Mudança ainda depende de nova votação na Câmara dos Deputados; proposta redistribui cadeiras com base no Censo 2022 e pode valer já nas eleições de 2026

O Senado Federal aprovou nesta quarta-feira (25) o projeto de lei complementar que aumenta o número de deputados federais de 513 para 531, em razão da revisão populacional trazida pelo Censo 2022. O texto, que já havia passado pela Câmara, foi modificado pelos senadores e precisa ser analisado novamente pelos deputados antes de seguir para sanção presidencial. Se aprovada em definitivo, a nova distribuição valerá nas eleições de 2026.
Com a mudança, o Paraná deve ganhar 9 cadeiras, passando das atuais 30 para 39. Outros estados como Santa Catarina, Amazonas, Pará, Minas Gerais, Goiás, Mato Grosso, Ceará e Rio Grande do Norte também serão beneficiados. Por outro lado, a proposta evita a redução no número de representantes de estados do Norte e Nordeste, algo que poderia ocorrer em uma simples redistribuição sem ampliação do total de assentos.
Votação apertada e polêmica
A votação terminou com 41 votos favoráveis – exatamente o mínimo necessário para aprovação em plenário – e 33 votos contrários. Um destaque (trecho específico) foi rejeitado na redação final. Durante os debates, partidos como PL, MDB e PT liberaram suas bancadas, enquanto o Novo se posicionou contra e tentou impedir a votação, alegando que o projeto não passou pelas comissões e que a sessão estava esvaziada pelas festas juninas em estados do Nordeste.

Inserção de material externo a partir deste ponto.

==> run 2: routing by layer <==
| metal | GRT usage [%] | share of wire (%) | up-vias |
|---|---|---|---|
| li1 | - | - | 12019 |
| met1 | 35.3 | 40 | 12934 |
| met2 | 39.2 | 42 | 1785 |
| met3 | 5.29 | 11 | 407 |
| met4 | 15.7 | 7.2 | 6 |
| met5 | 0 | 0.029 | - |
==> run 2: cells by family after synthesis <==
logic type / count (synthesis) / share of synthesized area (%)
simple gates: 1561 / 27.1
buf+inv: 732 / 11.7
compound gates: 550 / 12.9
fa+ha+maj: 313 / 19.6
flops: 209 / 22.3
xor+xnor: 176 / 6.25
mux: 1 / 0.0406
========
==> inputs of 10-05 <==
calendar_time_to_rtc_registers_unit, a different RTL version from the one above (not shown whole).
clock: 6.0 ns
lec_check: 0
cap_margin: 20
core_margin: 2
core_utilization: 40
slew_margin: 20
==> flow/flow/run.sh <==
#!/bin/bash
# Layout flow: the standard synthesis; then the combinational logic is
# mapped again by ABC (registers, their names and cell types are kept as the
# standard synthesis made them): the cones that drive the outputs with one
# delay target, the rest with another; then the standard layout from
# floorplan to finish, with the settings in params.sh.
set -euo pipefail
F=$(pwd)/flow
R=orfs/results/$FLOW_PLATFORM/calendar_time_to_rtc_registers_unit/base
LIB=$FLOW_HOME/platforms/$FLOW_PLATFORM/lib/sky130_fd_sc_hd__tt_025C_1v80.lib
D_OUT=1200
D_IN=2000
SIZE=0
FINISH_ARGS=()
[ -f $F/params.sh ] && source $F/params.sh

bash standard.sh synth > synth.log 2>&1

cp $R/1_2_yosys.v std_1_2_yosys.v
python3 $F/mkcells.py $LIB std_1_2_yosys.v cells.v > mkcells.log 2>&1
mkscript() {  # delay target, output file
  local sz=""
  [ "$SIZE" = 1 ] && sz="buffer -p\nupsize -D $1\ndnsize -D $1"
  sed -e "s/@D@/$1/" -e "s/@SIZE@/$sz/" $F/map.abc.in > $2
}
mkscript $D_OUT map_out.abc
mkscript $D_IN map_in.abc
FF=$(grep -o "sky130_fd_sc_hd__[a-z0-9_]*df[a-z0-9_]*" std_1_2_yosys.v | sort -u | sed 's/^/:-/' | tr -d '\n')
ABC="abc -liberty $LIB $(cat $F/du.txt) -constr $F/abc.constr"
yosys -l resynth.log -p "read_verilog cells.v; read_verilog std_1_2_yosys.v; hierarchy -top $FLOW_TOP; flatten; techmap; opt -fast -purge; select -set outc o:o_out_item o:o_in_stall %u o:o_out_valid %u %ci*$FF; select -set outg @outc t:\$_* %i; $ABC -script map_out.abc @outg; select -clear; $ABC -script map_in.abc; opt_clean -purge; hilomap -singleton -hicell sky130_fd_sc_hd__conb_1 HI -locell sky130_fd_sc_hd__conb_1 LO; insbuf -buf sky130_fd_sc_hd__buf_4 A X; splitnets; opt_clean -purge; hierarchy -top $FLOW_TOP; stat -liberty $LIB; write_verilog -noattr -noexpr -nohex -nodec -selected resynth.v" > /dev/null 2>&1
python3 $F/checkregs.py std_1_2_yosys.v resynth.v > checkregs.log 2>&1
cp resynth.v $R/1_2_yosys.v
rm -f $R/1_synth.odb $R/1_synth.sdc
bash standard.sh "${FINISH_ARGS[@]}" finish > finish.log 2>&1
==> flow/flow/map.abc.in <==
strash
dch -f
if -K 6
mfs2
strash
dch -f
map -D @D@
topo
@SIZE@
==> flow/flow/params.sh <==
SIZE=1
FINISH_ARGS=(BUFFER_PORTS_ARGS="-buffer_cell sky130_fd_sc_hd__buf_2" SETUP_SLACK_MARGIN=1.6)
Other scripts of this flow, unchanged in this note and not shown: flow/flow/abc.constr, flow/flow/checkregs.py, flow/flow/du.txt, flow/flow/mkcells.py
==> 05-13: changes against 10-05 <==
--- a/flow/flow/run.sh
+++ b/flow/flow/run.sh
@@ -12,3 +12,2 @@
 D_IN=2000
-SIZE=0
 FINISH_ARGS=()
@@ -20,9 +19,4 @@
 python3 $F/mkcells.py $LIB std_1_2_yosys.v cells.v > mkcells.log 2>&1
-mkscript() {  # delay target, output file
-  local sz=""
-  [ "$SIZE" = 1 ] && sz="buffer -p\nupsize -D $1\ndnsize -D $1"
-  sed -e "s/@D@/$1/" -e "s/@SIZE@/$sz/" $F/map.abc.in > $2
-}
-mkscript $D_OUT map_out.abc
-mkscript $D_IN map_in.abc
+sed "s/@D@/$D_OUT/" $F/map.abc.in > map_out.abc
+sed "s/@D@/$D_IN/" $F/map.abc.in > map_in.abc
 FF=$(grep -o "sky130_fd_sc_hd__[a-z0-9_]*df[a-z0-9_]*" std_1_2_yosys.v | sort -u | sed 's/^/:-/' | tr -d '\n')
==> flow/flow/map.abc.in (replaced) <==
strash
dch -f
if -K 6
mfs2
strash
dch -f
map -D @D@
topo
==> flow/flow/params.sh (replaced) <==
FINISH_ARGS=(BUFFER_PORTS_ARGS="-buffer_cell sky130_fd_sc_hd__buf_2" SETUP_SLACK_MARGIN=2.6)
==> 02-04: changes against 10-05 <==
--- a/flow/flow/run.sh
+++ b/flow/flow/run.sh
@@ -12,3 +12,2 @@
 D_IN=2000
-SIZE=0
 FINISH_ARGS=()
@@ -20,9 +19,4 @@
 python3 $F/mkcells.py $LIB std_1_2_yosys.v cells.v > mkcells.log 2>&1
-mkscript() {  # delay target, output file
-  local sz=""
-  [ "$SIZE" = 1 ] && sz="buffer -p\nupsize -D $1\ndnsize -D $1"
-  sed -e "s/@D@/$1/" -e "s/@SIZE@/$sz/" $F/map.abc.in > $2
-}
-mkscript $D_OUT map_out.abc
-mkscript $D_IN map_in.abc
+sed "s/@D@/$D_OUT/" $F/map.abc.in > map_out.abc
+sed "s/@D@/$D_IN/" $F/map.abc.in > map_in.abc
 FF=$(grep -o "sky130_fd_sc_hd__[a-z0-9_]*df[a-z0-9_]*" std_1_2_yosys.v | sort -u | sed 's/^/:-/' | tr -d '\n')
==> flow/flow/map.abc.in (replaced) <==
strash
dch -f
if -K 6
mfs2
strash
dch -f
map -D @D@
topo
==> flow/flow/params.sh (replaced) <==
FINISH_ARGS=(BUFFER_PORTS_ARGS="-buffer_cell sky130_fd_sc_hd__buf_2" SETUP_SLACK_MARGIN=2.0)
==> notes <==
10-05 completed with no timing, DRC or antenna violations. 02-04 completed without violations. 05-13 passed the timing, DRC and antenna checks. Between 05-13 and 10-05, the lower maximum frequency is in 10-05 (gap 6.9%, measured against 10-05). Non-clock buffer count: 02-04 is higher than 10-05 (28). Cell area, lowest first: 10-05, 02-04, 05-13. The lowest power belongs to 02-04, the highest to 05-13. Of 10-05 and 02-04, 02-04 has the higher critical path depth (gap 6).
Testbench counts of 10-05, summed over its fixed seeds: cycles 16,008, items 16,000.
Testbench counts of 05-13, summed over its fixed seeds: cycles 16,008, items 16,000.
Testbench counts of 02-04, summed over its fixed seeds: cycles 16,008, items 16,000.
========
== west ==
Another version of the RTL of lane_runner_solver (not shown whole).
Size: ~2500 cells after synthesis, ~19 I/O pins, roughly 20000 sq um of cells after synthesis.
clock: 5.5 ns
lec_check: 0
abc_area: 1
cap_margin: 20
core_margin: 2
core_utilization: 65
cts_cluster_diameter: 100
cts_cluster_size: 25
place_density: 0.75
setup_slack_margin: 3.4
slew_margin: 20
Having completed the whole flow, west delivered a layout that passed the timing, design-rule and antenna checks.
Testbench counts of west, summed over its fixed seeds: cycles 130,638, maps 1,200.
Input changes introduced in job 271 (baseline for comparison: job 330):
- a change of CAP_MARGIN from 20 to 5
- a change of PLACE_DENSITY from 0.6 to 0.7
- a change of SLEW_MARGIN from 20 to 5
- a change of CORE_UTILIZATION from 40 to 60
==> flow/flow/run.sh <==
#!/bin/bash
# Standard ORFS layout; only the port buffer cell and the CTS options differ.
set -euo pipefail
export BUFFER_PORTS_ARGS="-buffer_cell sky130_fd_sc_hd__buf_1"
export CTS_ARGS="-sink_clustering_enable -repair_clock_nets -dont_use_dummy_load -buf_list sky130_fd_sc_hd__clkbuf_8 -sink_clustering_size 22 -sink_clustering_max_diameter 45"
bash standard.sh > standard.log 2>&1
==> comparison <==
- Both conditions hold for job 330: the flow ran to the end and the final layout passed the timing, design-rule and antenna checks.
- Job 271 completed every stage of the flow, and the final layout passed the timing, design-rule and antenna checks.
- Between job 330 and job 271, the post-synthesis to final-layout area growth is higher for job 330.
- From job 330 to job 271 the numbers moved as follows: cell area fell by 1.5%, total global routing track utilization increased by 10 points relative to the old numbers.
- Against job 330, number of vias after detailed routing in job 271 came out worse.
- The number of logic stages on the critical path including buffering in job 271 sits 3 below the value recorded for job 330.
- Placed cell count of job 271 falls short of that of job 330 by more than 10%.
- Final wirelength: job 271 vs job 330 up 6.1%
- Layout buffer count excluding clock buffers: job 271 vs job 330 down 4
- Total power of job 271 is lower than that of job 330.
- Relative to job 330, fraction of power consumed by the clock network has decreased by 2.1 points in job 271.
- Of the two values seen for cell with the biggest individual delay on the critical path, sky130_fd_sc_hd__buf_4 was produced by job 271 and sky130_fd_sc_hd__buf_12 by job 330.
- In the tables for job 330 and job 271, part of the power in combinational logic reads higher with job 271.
Context: an optimization exercise on an open-source flow, tuned for small area, a short achievable clock period and few clock cycles. The choices shown serve that exercise and are no tape-out recipe.
The RTL of this run was laid out without a check of its function.
No activity file was given, so power comes from the tool's default toggle rates.

===== design/flow/config.mk =====
export PLATFORM = sky130hd
export DESIGN_NAME = fft_stage_top
export DESIGN_NICKNAME = fft_stage_top
export VERILOG_FILES = /design/flow/design.v
export SDC_FILE = /design/flow/constraint.sdc
export NUM_CORES = 4
export LEC_CHECK = 0
export CAP_MARGIN = 20
export CORE_MARGIN = 2
export CORE_UTILIZATION = 50
export SETUP_SLACK_MARGIN = 4.5
export SLEW_MARGIN = 20

===== design/flow/constraint.sdc =====
create_clock -name core_clock -period 8.5 [get_ports {clk}]
set_input_delay 1.7000 -clock core_clock [delete_from_list [all_inputs] [get_ports {clk}]]
set_output_delay 1.7000 -clock core_clock [all_outputs]
set_load 0.01 [all_outputs]

===== design/flow/design.v =====
package fft_pkg;
	localparam int N_POINTS = 16;
	localparam int ADDR_W = 4;
	localparam int PAIR_W = 3;
	localparam int LEVEL_W = 2;
	localparam int DATA_W = 16;
	localparam int TW_FRAC = 14;
	typedef logic signed [DATA_W-1:0] sample_t;
	typedef logic [ADDR_W-1:0] addr_t;
	typedef logic [PAIR_W-1:0] pair_t;
	typedef logic [LEVEL_W-1:0] level_t;
endpackage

O senador Eduardo Girão (Novo-CE) criticou duramente o projeto. Para ele, o Supremo Tribunal Federal (STF) determinou apenas a redistribuição das cadeiras, e não um aumento do número total. “É o jeitinho brasileiro. Vão aumentar para ninguém perder. Aumentar o número de deputados é uma invenção do Congresso”, afirmou.
Já o relator da proposta, senador Marcelo Castro (MDB-PI), defendeu a constitucionalidade da medida. Segundo ele, o Congresso tem competência para definir o número de assentos. “O STF não disse que tinha que manter os 513. Apenas determinou que a distribuição fosse atualizada com base no Censo. Cabe ao Congresso definir o total”, argumentou.
Custo e impacto financeiro
Apesar de o relator alegar que a proposta não representa impacto orçamentário, um levantamento feito pelo Estadão/Broadcast aponta o contrário. O aumento do número de deputados federais (mais 18) e o efeito cascata nas Assembleias Legislativas dos estados (possivelmente mais 30 deputados estaduais) poderá gerar um custo adicional superior a R$ 140 milhões por ano.
Desse total, R$ 64,8 milhões se referem ao aumento de gastos na Câmara dos Deputados, enquanto outros R$ 76 milhões podem surgir com a criação de novos cargos nos legislativos estaduais. Os cálculos consideraram dados dos portais da transparência dos estados e incluem salário, verbas indenizatórias, cota parlamentar, auxílios e gastos com assessores.
Vale lembrar que esses valores podem ser ainda maiores, caso haja reajustes salariais até 2026, quando os novos parlamentares tomariam posse.
Evitar perda de cadeiras nos estados mais pobres
O tema é sensível. De acordo com o relator, sete estados poderiam perder cadeiras caso o número total não fosse ampliado – cinco deles na região Nordeste, como Bahia, Alagoas e Pernambuco. “Isso seria penalizar regiões mais pobres. O aumento evita desequilíbrios federativos e mantém a representatividade nacional”, justificou Marcelo Castro.
Ele também explicou que as emendas parlamentares não aumentarão, já que são definidas como um percentual da receita corrente líquida. “Com mais parlamentares, esse valor será dividido entre mais pessoas, mas o volume total permanece o mesmo”, argumentou.
Próximos passos
A proposta agora retorna à Câmara dos Deputados, que precisará analisar as mudanças feitas no Senado. Se o texto for aprovado sem alterações, segue para sanção do presidente da República. Caso contrário, um novo consenso terá que ser construído entre as duas casas legislativas.
O prazo para o Congresso atualizar a distribuição das cadeiras vence no próximo dia 30 de junho, conforme decisão do Supremo Tribunal Federal. Caso não haja uma nova definição até lá, o STF poderá intervir diretamente para garantir o cumprimento da Constituição.